Friday, January 2, 2009

2009

Whether or not this becomes a coherent blog remains to be seen. My original intent was to blog daily, to carve out an hour to myself and be able to write something substantive. Those free hours are rare, and I often have too many ideas or too few. I have felt a bit melancholic the past couple of days, a combination of food coma, mild new years hangover, and sleep deprivation due to sick kids. What I can come back to, however, with gratefulness and even joy, are our friends here. We are hopelessly nomadic, and when we bought our home almost 5 years ago never intended to be here this long. We thought it would be hard to meet people, having had a safety net of graduate school colleagues we instantly clicked with in our last two moves. How thrilling, then, to have this vast and diverse group of friends, unfortunately too many to fill our cluttered home on New Years Eve. We had 8 adults and 8 children to celebrate the occasion (mind you, not ring in the new year as kids had to depart for bedtime long before then). We met Jeff and Karen on the street, and Andy and Krissy at the farmers market, and Holly and Dave through Matt's work. Our first friends here, Jill and Chris, we met through Friendster (remember Friendster? that was before myspace and facebook). Our first cup of coffee with them occured 3 days before we had Amelia. We now have 3 kids between us and another on their way! On Jan 1 we babysit for Ken and Liz, Liz who I stalked through La leche league. Despite a mild eggnogg hangover I marveled at our 4 daughters on New Years morning, happy to have them in our home. Today I took the girls to the Allentown Art Museum with Karen and her 2, and ran into John and his daughter Lucia, who we met through preschool. How great to run into friends at the art museum, right!? Instead of Chuck e. Cheese or some such nonsense.
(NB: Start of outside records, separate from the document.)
$ cat src/rtl/ghost_mover.sv
// Tile-grid sprite mover: accepts a one-tile target, validates it, then walks 1 pixel per STEP_DIV clocks.
// Optional wall rejection is enabled by defining GHOST_MOVER_WALL_CHECK_EN.

`ifndef WIDTH
`define WIDTH 560
`endif
`ifndef HEIGHT
`define HEIGHT 620
`endif
`ifndef TILE_COL_NUM
`define TILE_COL_NUM 28
`endif
`ifndef TILE_ROW_NUM
`define TILE_ROW_NUM 31
`endif
`ifndef DIR_UP
`define DIR_UP 2'd0
`endif
`ifndef DIR_DOWN
`define DIR_DOWN 2'd1
`endif
`ifndef DIR_LEFT
`define DIR_LEFT 2'd2
`endif
`ifndef DIR_RIGHT
`define DIR_RIGHT 2'd3
`endif

module ghost_mover #(
    parameter int RESET_X  = 20,
    parameter int RESET_Y  = 160,
    parameter int TILE     = 20,
    parameter int STEP_DIV = 4
) (
    input  logic                                    clk,
    input  logic                                    reset,
    input  logic                                    req_valid,
    input  logic [$clog2(`WIDTH)-1:0]               req_x,
    input  logic [$clog2(`HEIGHT)-1:0]              req_y,
    input  logic [1:0]                              req_dir,
    output logic                                    req_ready,
    input  logic                                    freeze,
    input  logic [`TILE_ROW_NUM*`TILE_COL_NUM-1:0]  tilemap_walls,
    output logic [$clog2(`WIDTH)-1:0]               x,
    output logic [$clog2(`HEIGHT)-1:0]              y,
    output logic [1:0]                              direction,
    output logic                                    moving,
    output logic                                    arrived,
    output logic                                    blocked
);

    localparam int XW = $clog2(`WIDTH);
    localparam int YW = $clog2(`HEIGHT);
    localparam int CW = (STEP_DIV > 1) ? $clog2(STEP_DIV) : 1;
    localparam int NT = `TILE_ROW_NUM * `TILE_COL_NUM;
    localparam int IW = $clog2(NT);
    localparam logic [CW-1:0] CNT_MAX = CW'(STEP_DIV - 1);

    typedef enum logic [1:0] {
        S_IDLE  = 2'd0,
        S_CHECK = 2'd1,
        S_MOVE  = 2'd2
    } state_t;

    state_t          state_q, state_d;
    logic [XW-1:0]   tx_q, tx_d, x_q, x_d, nx_s;
    logic [YW-1:0]   ty_q, ty_d, y_q, y_d, ny_s;
    logic [1:0]      tdir_q, tdir_d, dir_q, dir_d;
    logic [CW-1:0]   cnt_q, cnt_d;
    logic            arrived_q, arrived_d, blocked_q, blocked_d;
    logic [31:0]     x32_s, y32_s, tx32_s, ty32_s;
    logic            on_grid_s, in_range_s, same_s, h_ok_s, v_ok_s, wall_hit_s, legal_s;
    logic            step_s, at_target_s;

    // Target legality, evaluated against the latched request during CHECK
    always_comb begin
        x32_s      = 32'(x_q);
        y32_s      = 32'(y_q);
        tx32_s     = 32'(tx_q);
        ty32_s     = 32'(ty_q);
        on_grid_s  = ((tx32_s % 32'(TILE)) == 32'd0) && ((ty32_s % 32'(TILE)) == 32'd0);
        in_range_s = (tx32_s <= 32'(`WIDTH - TILE)) && (ty32_s <= 32'(`HEIGHT - TILE));
        same_s     = (tx32_s == x32_s) && (ty32_s == y32_s);
        h_ok_s     = (ty32_s == y32_s) &&
                     (((tx32_s == x32_s + 32'(TILE)) && (tdir_q == `DIR_RIGHT)) ||
                      ((x32_s >= 32'(TILE)) && (tx32_s == x32_s - 32'(TILE)) && (tdir_q == `DIR_LEFT)));
        v_ok_s     = (tx32_s == x32_s) &&
                     (((ty32_s == y32_s + 32'(TILE)) && (tdir_q == `DIR_DOWN)) ||
                      ((y32_s >= 32'(TILE)) && (ty32_s == y32_s - 32'(TILE)) && (tdir_q == `DIR_UP)));
        legal_s    = on_grid_s && in_range_s && (same_s || h_ok_s || v_ok_s) && !wall_hit_s;
    end

`ifdef GHOST_MOVER_WALL_CHECK_EN
    logic [IW-1:0] wall_idx_s;
    // Wall lookup; index is only meaningful when the target is in range
    always_comb begin
        wall_idx_s = IW'((ty32_s / 32'(TILE)) * 32'(`TILE_COL_NUM) + (tx32_s / 32'(TILE)));
        wall_hit_s = in_range_s && tilemap_walls[wall_idx_s];
    end
`else
    logic unused_walls_s;
    assign unused_walls_s = ^tilemap_walls;
    assign wall_hit_s     = 1'b0;
`endif

    // One-pixel step toward the target along the committed direction
    always_comb begin
        nx_s = x_q;
        ny_s = y_q;
        case (dir_q)
            `DIR_RIGHT: nx_s = x_q + XW'(1);
            `DIR_LEFT:  nx_s = x_q - XW'(1);
            `DIR_DOWN:  ny_s = y_q + YW'(1);
            `DIR_UP:    ny_s = y_q - YW'(1);
            default:    nx_s = x_q;
        endcase
        step_s      = (state_q == S_MOVE) && !freeze && (cnt_q == CNT_MAX);
        at_target_s = (nx_s == tx_q) && (ny_s == ty_q);
    end

    // FSM state register
    always_ff @(posedge clk) begin
        if (reset) begin
            state_q <= S_IDLE;
        end else begin
            state_q <= state_d;
        end
    end

    // FSM next-state logic
    always_comb begin
        state_d = state_q;
        case (state_q)
            S_IDLE: begin
                if (req_valid) state_d = S_CHECK;
                else           state_d = S_IDLE;
            end
            S_CHECK: begin
                if (legal_s && !same_s) state_d = S_MOVE;
                else                    state_d = S_IDLE;
            end
            S_MOVE: begin
                if (step_s && at_target_s) state_d = S_IDLE;
                else                       state_d = S_MOVE;
            end
            default: state_d = S_IDLE;
        endcase
    end

    // FSM-decoded outputs; ready is withheld while reset is asserted
    always_comb begin
        req_ready = (state_q == S_IDLE) && !reset;
        moving    = (state_q == S_MOVE);
    end

    // Datapath next-state: target latch, position, direction, step counter, pulses
    always_comb begin
        tx_d      = tx_q;
        ty_d      = ty_q;
        tdir_d    = tdir_q;
        x_d       = x_q;
        y_d       = y_q;
        dir_d     = dir_q;
        cnt_d     = cnt_q;
        arrived_d = 1'b0;
        blocked_d = 1'b0;
        case (state_q)
            S_IDLE: begin
                if (req_valid) begin
                    tx_d   = req_x;
                    ty_d   = req_y;
                    tdir_d = req_dir;
                end else begin
                    tx_d   = tx_q;
                end
            end
            S_CHECK: begin
                if (!legal_s) begin
                    blocked_d = 1'b1;
                end else if (same_s) begin
                    arrived_d = 1'b1;
                end else begin
                    dir_d = tdir_q;
                    cnt_d = '0;
                end
            end
            S_MOVE: begin
                if (freeze) begin
                    cnt_d = cnt_q;
                end else if (cnt_q == CNT_MAX) begin
                    cnt_d     = '0;
                    x_d       = nx_s;
                    y_d       = ny_s;
                    arrived_d = at_target_s;
                end else begin
                    cnt_d = cnt_q + CW'(1);
                end
            end
            default: cnt_d = '0;
        endcase
    end

    // Datapath registers
    always_ff @(posedge clk) begin
        if (reset) begin
            tx_q      <= XW'(RESET_X);
            ty_q      <= YW'(RESET_Y);
            tdir_q    <= `DIR_RIGHT;
            x_q       <= XW'(RESET_X);
            y_q       <= YW'(RESET_Y);
            dir_q     <= `DIR_RIGHT;
            cnt_q     <= '0;
            arrived_q <= 1'b0;
            blocked_q <= 1'b0;
        end else begin
            tx_q      <= tx_d;
            ty_q      <= ty_d;
            tdir_q    <= tdir_d;
            x_q       <= x_d;
            y_q       <= y_d;
            dir_q     <= dir_d;
            cnt_q     <= cnt_d;
            arrived_q <= arrived_d;
            blocked_q <= blocked_d;
        end
    end

    assign x         = x_q;
    assign y         = y_q;
    assign direction = dir_q;
    assign arrived   = arrived_q;
    assign blocked   = blocked_q;

endmodule

$ cat config.mk
export PLATFORM = sky130hd
export DESIGN_NAME = ghost_mover
export DESIGN_NICKNAME = d
export VERILOG_FILES = /design/src/rtl/ghost_mover.sv
export SDC_FILE = /design/constraint.sdc
export NUM_CORES = 1
export LEC_CHECK = 0
export CORE_AREA = 3 3 358 360
export DETAILED_ROUTE_END_ITERATION = 10
export DIE_AREA = 0 0 361 363
export PLACE_DENSITY = 0.3
export SETUP_SLACK_MARGIN = 0.02
export SLEW_MARGIN = 20
export SYNTH_ARGS = -nofsm -noshare
export SYNTH_HDL_FRONTEND = slang
export SYNTH_SLANG_ARGS = --single-unit
$ cat constraint.sdc
create_clock -name clk -period 10.64 [get_ports clk]
set_clock_uncertainty 0.1 [all_clocks]
set_input_delay 2.128 -clock clk [delete_from_list [all_inputs] [get_ports clk]]
set_output_delay 2.128 -clock clk [all_outputs]
set_load 0.03 [all_outputs]
==> impl_metrics.toml, run 1 <==
[critical_path]
crit_fanout = 35
critPathLaunchType = "primary input"
cp.arrival_ns = 3.66
end_kind = "primary output"
worstPathRequired_ns = 8.41
path_class = "in2out"

[cells_and_area]
diodes = 0
layout.cells.non_filler = 2494
utilization_pct = 6.81
final_common_cell = "nand2_1"
fillers = 14755
drive_above_1_share_pct = 5.92
area_growth_pct = 43.3
ff_latch_area_um2 = 1000
final_area_um2 = 8540
final_cell_mix = "nand2_1 (97), a21oi_1 (75), nor2_1 (58)"
final_nets = 1768
multiInputGateArea_um2 = 4600

[route]
drtIter0Drc = 356
vias = 6182
wirelength_um = 27400
drt_pre_antenna_iters = 5
viasPerCell = 2.48
antenna_left = 0
wl_per_cell_um = 11.0
drc_errors = 0

[yosys]
synth_top_area_share_pct = 16.8
synth.avg_cell_area_um2 = 7.20
synth_top_cell_by_area = "dfxtp_1"
syn_area_um2 = 5960
yosys_most_used_dff = "dfxtp_1"
syn_nets = 1753
synth_seq_cells = 50
netlist_top_cells_area = "dfxtp_1 (17%), xnor2_1 (6.9%), a21oi_1 (6.3%), nand2_1 (6.1%), ha_1 (6.1%)"
synth.area.mux_share_pct = 2.92
yosysUniqueCellTypes = 92
synthCells = 828
synth_xor_area_share_pct = 10.7
synthArstFlopShare_pct = 0
synth-warning-count = 0
synth_top_family_by_area = "compound AO/OA/AOI/OAI gates"
synth-compound-area-share_pct = 29.8
yosys.area_share.simple_pct = 26.5
synth-edff-count = 0
synthAdderAreaFrac_pct = 7.26
seq_area_frac_synth_pct = 16.8

[sta]
final.setup.worst_slack_ns = 4.75
post-route-min-period_ns = 5.89
fin_setup_tns_ns = 0
period_share_pct = 55.3
finalHoldViolations = 0
setup_viol = 0
slew_headroom_pct = 33.7
tightestPinTransition_ns = 0.992
finalMaxSlewViolations = 0
max_freq_mhz = 170
rsz0062_at_grt = "no"

[die]
core_region_area_um2 = 125000
core.rowCount = 130
dieArea_um2 = 131000
start_util_pct = 4.75
die_height_um = 363
io_pins = 920
die_x_um = 361

[cts]
clk_pin_slew_ns = 0.08
clk_latency_ns = 0.30
cts_hold_buf = 0
ctsRootBufferMaster = "clkbuf_16"
clockBufferDepth = 2
cts_buffers = 5
post_cts_buffers = 0
clock_sinks = 50
cts_resized = 0
htree_num_levels = 2
cts_tree = "built"

[placement]
dp_cells = 2486
hpwl_um = 20900
port_buffers = 51
post_dp_cell_area_um2 = 8390
gp_congestion = 0.693
pre_cts_slack_ns = 4.70

[power_and_ir_drop]
peakVddDrop_uv = 51.3
p_leak_nw = 2.60
p_per_area_nw_per_um2 = 71.2

[hold_path]
hp-class = "reg2reg"

[grt]
grt_pass1_vias = 6090
grt_usage_pct = 4.11
antenna_found_initial = 3
grt_pass1_wl_um = 41100
grt_overflow = 0
grt_start_max_net_pins = 44

[flow_run]
drv_cap = 0

[outcome]
status = "finished, final reports clean"
==> area by class of cell <==
type                       instances  area share, %
sequential                        50           11.7
clock buffer                       6           1.63
tap                             1650           24.2
clock inverter                     2          0.146
inverter                          36           1.58
multi-input combinational        688           53.9
timing repair buffer              62           6.89
==> cell usage after synthesis (4+ instances only) <==
library cell / count
a2111oi_0: 6
a211oi_1: 15
a21o_1: 7
a21oi_1: 75
a221o_1: 4
a31o_2: 5
a31oi_1: 11
and2_1: 7
and3_1: 7
buf_1: 6
buf_2: 8
clkbuf_1: 38
dfxtp_1: 50
ha_1: 29
inv_1: 34
mux2i_1: 14
nand2_1: 97
nand2b_1: 9
nand3_1: 33
nand4_1: 11
nand4b_1: 5
nor2_1: 58
nor2b_1: 12
nor3_1: 32
nor3b_1: 4
nor4_1: 10
nor4b_1: 4
o211a_1: 5
o211ai_1: 17
o21ai_0: 34
o21bai_1: 4
o221ai_1: 5
o22ai_1: 5
o31ai_1: 6
or3_1: 5
xnor2_1: 47
xor2_1: 23
==> kinds of logic (layout without fill, tap and decap cells) <==
group / Yosys count / count (layout)
AND/OR/NAND/NOR: 315 / 315
AO/OA/AOI/OAI: 251 / 251
buffers and inverters: 90 / 106
XOR/XNOR: 71 / 71
flip-flops: 50 / 50
adder cells (fa/ha/maj): 34 / 34
multiplexers: 17 / 17
==> critical path: stages <==
cell	delay, ns
buf_2	0.71
nor2b_1	0.12
clkdlybuf4s50_1	0.69
==> flip-flops by register name (all words and copies together) (netlist names) <==
signal and cells:
state_q 2, cnt_q 2, arrived 1, x 10
ty_q 10, y 10, direction 2, tx_q 10
blocked 1, tdir_q 2
==> stage by stage <==
step / total power [mW] / hold slack (ns)
floorplan: 0.363 / 0.338
global placement: 0.437 / 0.365
detailed placement: 0.432 / 0.358
CTS: 0.619 / 0.373
global route: 0.650 / 0.396
finish: 0.608 / 0.369
==> metal layers <==
layer | vias to the layer above | part of all wire [%] | track usage [%]
li1 | 3093 | - | -
met1 | 2950 | 56 | 6.55
met2 | 123 | 39 | 5.86
met3 | 16 | 3.1 | 0.481
met4 | 0 | 1.1 | 0.628
met5 | - | 0 | 0
==> where the power goes <==
group / leakage, nW / internal, mW / total (mW) / switching, mW
logic: 2.12 / 0.0854 / 0.215 / 0.130
registers: 0.408 / 0.193 / 0.211 / 0.0181
clock network: 0.0729 / 0.0939 / 0.181 / 0.0874
total: 2.60 / 0.372 / 0.608 / 0.236
==> path summary, 6_finish.rpt <==
check | from | to | slack [ns] | cells past startpoint
min | cnt_q[1] | cnt_q[1] | 0.37 | 2
max | reset | req_ready | 4.75 | 3
min reg2reg | cnt_q[1] | cnt_q[1] | 0.37 | 2
max reg2reg | tx_q[8] | cnt_q[1] | 5.13 | 14
No activity file was read; power rests on OpenSTA's default activity.
==> run 2: changes to the inputs <==
--- a/config.mk
+++ b/config.mk
@@ -5,9 +5,9 @@
 export SDC_FILE = /design/constraint.sdc
 export NUM_CORES = 1
 export LEC_CHECK = 0
-export CORE_AREA = 3 3 358 360
+export CORE_AREA = 3 3 362 364
 export DETAILED_ROUTE_END_ITERATION = 10
-export DIE_AREA = 0 0 361 363
+export DIE_AREA = 0 0 365 367
 export PLACE_DENSITY = 0.3
 export SETUP_SLACK_MARGIN = 0.02
 export SLEW_MARGIN = 20
==> constraint.sdc (replaced) <==
create_clock -name clk -period 6 [get_ports clk]
set_clock_uncertainty 0.1 [all_clocks]
set_input_delay 1.2 -clock clk [delete_from_list [all_inputs] [get_ports clk]]
set_output_delay 1.2 -clock clk [all_outputs]
set_load 0.03 [all_outputs]
==> run 2 against run 1 <==
  * Sequential share of layout area decreased by 0.14 points
  * Clock power increased by 100%
  * Critical path depth increased by 11
  * Non-clock buffer count increased by 9
==> impl_metrics.toml, run 2 (same netlist as run 1, synthesis figures left out) <==
[grt]
grt_start_max_net_pins = 36
grt-busiest-layer = "met1"
use_met1_pct = 6.44
grt_use_met2_pct = 5.59
grt_pass1_vias = 5982
use_met3_pct = 0.575
grt_overflow = 0
grt_pass1_wl_um = 40900
antenna_found_initial = 1
grt_usage_pct = 4.03

[sta]
max_freq_mhz = 202
setup_viol = 0
finalHoldViolations = 0
final.setup.worst_slack_ns = 1.06
fin_setup_tns_ns = 0
slew_headroom_pct = 38.5
rsz0062_at_grt = "no"
tightestPinTransition_ns = 0.922
period_share_pct = 82.4
post-route-min-period_ns = 4.94
finalMaxSlewViolations = 0

[power_and_ir_drop]
p_leak_nw = 2.65
design_power_total_mw = 1.13
p_per_area_nw_per_um2 = 131
peakVddDrop_uv = 99.8

[cts]
clockBufferDepth = 2
post_cts_buffers = 0
htree_num_levels = 2
clock_sinks = 50
clk_latency_ns = 0.32
cts_buffers = 5
cts_hold_buf = 0
ctsRootBufferMaster = "clkbuf_16"
cts_tree = "built"
clk_pin_slew_ns = 0.08
cts_resized = 0

[critical_path]
cp.arrival_ns = 5.09
worstPathRequired_ns = 6.15
end_kind = "flip-flop"
crit_fanout = 10
crit_chain = "nor2_1, inv_1, ha_1, and2b_1, a22o_1, a211oi_2, a21oi_1, o211ai_4, xnor2_1, a311o_1, or4_4, a211oi_4, a31o_2, mux2i_1"
crit_buf_inv = 1
path_class = "reg2reg"
path_delay_family = "compound AO/OA/AOI/OAI gates"
critPathMaxStageDelay_ns = 0.63
crit_slowest_cell = "a211oi_2"
critPathLaunchType = "flip-flop"

[die]
die_height_um = 367
start_util_pct = 4.67
io_pins = 920
dieArea_um2 = 134000
die_x_um = 365
core_region_area_um2 = 128000
core.rowCount = 131

[cells_and_area]
layout.cells.non_filler = 2518
final_common_cell = "nand2_1"
final_cell_mix = "nand2_1 (97), a21oi_1 (75), nor2_1 (58)"
drive_above_1_share_pct = 6.80
area_growth_pct = 45.0
final_nets = 1777

[flow_run]
drv_cap = 0

[placement]
dp_cells = 2507
gp_congestion = 0.700
port_buffers = 51
hpwl_um = 21200
pre_cts_slack_ns = 1.06

[route]
viasPerCell = 2.48
drt_pre_antenna_iters = 5
drtIter0Drc = 367
drc_errors = 0
wirelength_um = 27600
vias = 6236
wl_per_cell_um = 11.0
antenna_left = 0

[outcome]
status = "finished, final reports clean"

[hold_path]
hp-class = "reg2reg"
==> run 2: through the flow <==
step	cell area [µm²]	hold slack (ns)	util, %
after global placement	8470	0.361	6.64
after detailed placement	8470	0.362	6.64
final	8650	0.370	6.77
after global routing	8640	0.427	6.77
after CTS	8640	0.374	6.77
after floorplan	5960	0.338	-
==> run 2: final cells by class <==
| type | count | area [µm²] |
|---|---|---|
| multi-input combinational | 688 | 4600 |
| tap | 1662 | 2080 |
| clock inverter | 2 | 37.5 |
| antenna | 3 | 7.51 |
| fill | 14986 | 119000 |
| timing repair buffer | 71 | 656 |
| sequential | 50 | 1000 |
| clock buffer | 6 | 129 |
| inverter | 36 | 135 |
==> run 2: final timing paths <==
path                 start        to  slack [ns]  cells past startpoint
setup / recovery   ty_q[7]  cnt_q[0]        1.06                     14
hold / removal    cnt_q[1]  cnt_q[1]        0.37                      2
setup reg to reg   ty_q[7]  cnt_q[0]        1.06                     14
hold reg to reg   cnt_q[1]  cnt_q[1]        0.37                      2
==> run 2: power by group <==
part	total (mW)	switching, mW	internal [mW]	leakage [nW]
sequential	0.372	0.0304	0.342	0.408
clock	0.362	0.164	0.198	0.0771
combinational	0.398	0.237	0.161	2.16
==> run 2: routing by layer <==
layer	wire, µm	vias up
met5	0	-
met4	315	0
met3	891	16
met2	10900	138
met1	15500	2976
li1	-	3106
==> run 2: tightest hold or removal path: cells and delay by family, from the launching register on <==
family / cells / cell delay [ns]
and+or+nand+nor: 1 / 0.05
DFF: 1 / 0.32
muxes: 1 / 0.05
==> run 3: changes to the inputs <==
==> constraint.sdc (replaced) <==
create_clock -name clk -period 5 [get_ports clk]
set_clock_uncertainty 0.1 [all_clocks]
set_input_delay 1 -clock clk [delete_from_list [all_inputs] [get_ports clk]]
set_output_delay 1 -clock clk [all_outputs]
set_load 0.03 [all_outputs]
==> run 3 against run 2 <==
  * Via count increased by 0.19%
  * Critical path depth increased by 1
  * Global-route usage about the same
  * Non-clock buffer count increased by 17
  * Worst hold slack improved by 0.0092 ns
  * Count of clock-buffer cells in the layout increased by 1
  * Register-to-register slack got worse by 0.60 ns
  * Die area unchanged
  * Fmax increased by 8.8%
  * First-iteration DRC count increased by 17%
  * Setup slack got worse by 0.60 ns
  * Clock power increased by 2%
==> impl_metrics.toml, run 3 (same netlist as run 1, synthesis figures left out) <==
[outcome]
status = "finished, final reports clean"

[cts]
clk_pin_slew_ns = 0.07
cts_tree = "built"
ctsRootBufferMaster = "clkbuf_16"
htree_num_levels = 2
clk_latency_ns = 0.33
clock_sinks = 50
cts_hold_buf = 0
cts_buffers = 5
clockBufferDepth = 2

[sta]
rsz0062_at_grt = "no"
fin_setup_tns_ns = 0
finalHoldWorstSlack_ns = 0.379
tightestPinTransition_ns = 0.959
post-route-min-period_ns = 4.54
finalMaxSlewViolations = 0
slew_headroom_pct = 36.1
setup_viol = 0
max_freq_mhz = 220
period_share_pct = 90.9
finalHoldViolations = 0

[power_and_ir_drop]
peakVddDrop_uv = 118
p_per_area_nw_per_um2 = 150
p_leak_nw = 2.72

[grt]
grt_overflow = 0
grt_pass1_wl_um = 41200
antenna_found_initial = 1
grt_pass1_vias = 6100
grt_start_max_net_pins = 35
grt_usage_pct = 4.07

[placement]
port_buffers = 51
post_dp_cell_area_um2 = 8580
gp_congestion = 0.705
hpwl_um = 21600

[critical_path]
end_kind = "flip-flop"
worstPathRequired_ns = 5.11
critPathLaunchType = "flip-flop"
cp.arrival_ns = 4.65
crit_fanout = 8
path_class = "reg2reg"

[cells_and_area]
final_common_cell = "nand2_1"
fillers = 14983
final_area_um2 = 8750
final_cell_mix = "nand2_1 (97), a21oi_1 (75), nor2_1 (58)"
area_growth_pct = 46.9
final_nets = 1794
drive_above_1_share_pct = 8.52

[route]
antenna_left = 0
wirelength_um = 27700
viasPerCell = 2.47
drc_errors = 0
wl_per_cell_um = 10.9
drt_pre_antenna_iters = 5
drtIter0Drc = 430
vias = 6248

[die]
die_height_um = 367
start_util_pct = 4.67
core.rowCount = 131
dieArea_um2 = 134000
die_x_um = 365
io_pins = 920
core_region_area_um2 = 128000

[hold_path]
hp-class = "reg2reg"

[flow_run]
drv_cap = 0
## run 3: timing repair
item | in CTS | in global routing
buffers inserted | 0 | 3
resized for setup | 0 | 5
setup endpoints to repair | 0 | 6
## run 3: worst max-delay path: stages, from the launching register on
cell      delay, ns
dfxtp_1        0.31
nor2_1         0.16
inv_1          0.13
ha_1           0.42
nand3b_1       0.22
or4b_4         0.51
and3_1         0.19
or4_1          0.56
a31oi_2        0.33
o32ai_1        0.25
a31o_2         0.29
o31ai_1        0.27
mux2i_1        0.12
buf_4          0.18
a41o_1         0.21
and3_1         0.19
## run 3: path summary, 6_finish.rpt
path | from | endpoint | slack [ns] | cells past startpoint
hold reg to reg | cnt_q[1] | cnt_q[1] | 0.38 | 2
setup / recovery | tx_q[7] | arrived | 0.46 | 15
setup reg to reg | tx_q[7] | arrived | 0.46 | 15
hold / removal | cnt_q[1] | cnt_q[1] | 0.38 | 2
## run 3: layer usage
layer	part of all wire, %	up-vias	track usage (%)
met5	0	-	0
met4	0.80	0	0.630
li1	-	3158	-
met3	4.0	11	0.774
met2	40	106	5.65
met1	55	2973	6.43
## run 3: metrics by stage
stage,setup slack [ns],std cells,power [mW],util (%)
final,0.457,2533,1.31,6.86
after global routing,0.125,2531,1.40,6.85
after CTS,0.145,2528,1.33,6.82
after detailed placement,0.179,2521,0.943,6.72
after global placement,0.107,2521,0.955,6.72
after floorplan,0.515,828,0.773,-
So talking with Karen at the art museum today, I mentioned my unrest with 2009. Every year we seem to have something big around the corner; a move, a new baby, a new job, something. This year there is nothing monumental, so I feel lost. Can we just settle down and create a routine? a life? So I come back to these friends, these new, unexpected, delightful friends, and realize if we ever left Allentown it would be just as achingly hard as any of our past moves. And conversations and picnics and BBQs are going to be big enough, and fulfilling enough.

The other thing, because this is a citymoms blog, was the realization, when these 16 bodies were packed into our narrow rowhome, with dusty corners and squeaky hardwood floors, that everyone here lived in a rowhome, or twin, with various levels of dust and delightfully small backyards. With squeaky floors and limited parking. Its ok to live urban!

4 comments:

Daniela said...

I've got to be better about posting too! It's hard to carve out the time but city living and city mommy-ing is important to me!

General Slocum said...

OK. I may just be a devil's advocate here on account of being in the Stay@Home Dad's ghetto of the New Parenting. But we live out here in distant Emmaus, PA, and I would argue that cities may not need such strenuous saving by the likes of us! In Emmaus, I can walk to hardware store, food movie house, barber, dentist, whatever. And your bikes don't get stolen so much. But the size of 20th century cities was determined by facets of the industrial revolution which have proven unhealthy in other respects. One of the first things people do when revitalizing (which is actually simply 'vitalizing') is to knock a few things down to get open and green spaces. I argue that you could just go somewhere where they didn't build so much the first time round. The Future Is Small! Love, General Slocum

KJ said...

Oh General,
Don't you think the reaction to the unhealthy urban environment - the suburbs, the strip mall, the drive through restaurant, have proven just as unhealthy as the dirty city!? Allentown has some amazing green spaces, and I'm glad that those green spaces are being nurtured and protected. AND we've had bikes stolen in the last 3 out of 4 cities we've lived in...which maybe says more about us than our neighbors. maybe.
That said, I really like Emmaus, and if our realtor in 2004 had any sense about her she would have shown us places there. Emmaus is a small town, and maybe not urban, but where you live, the houses and yards are beautiful and modest, and old. The town is walkable and the community is sustainable, so I completely count you as "one of us. one of us."

General Slocum said...

When we moved out from Center City Philly with John being just over 2, we specifically didn't want any of the things that spring up outside of cities in the automobile civilization. We wanted to raise our family either rural/small town or city, but not whatever is in between. Sadly, Emmaus is surrounded by "in between." But it is a walkable functioning community with modest aspirations to overall size. Every town since the industrial revolution seems like it would have accepted abnormal growth if the money came with it, so the "failed" cities are now the more appealing to me.
And I am totally having a reaction against several of the Mommy Mafia groups here lately! I need to start a Dad's group, except that the fact of organizing is itself onerous, and almost anathema to my weltanschauung. (Tell Matt I put that word in a blog! Spell check doesn't even have a suggestion for me.) So I'll have to get off the fence about that. Nora's got a few years yet with me, so I may as well get it in gear.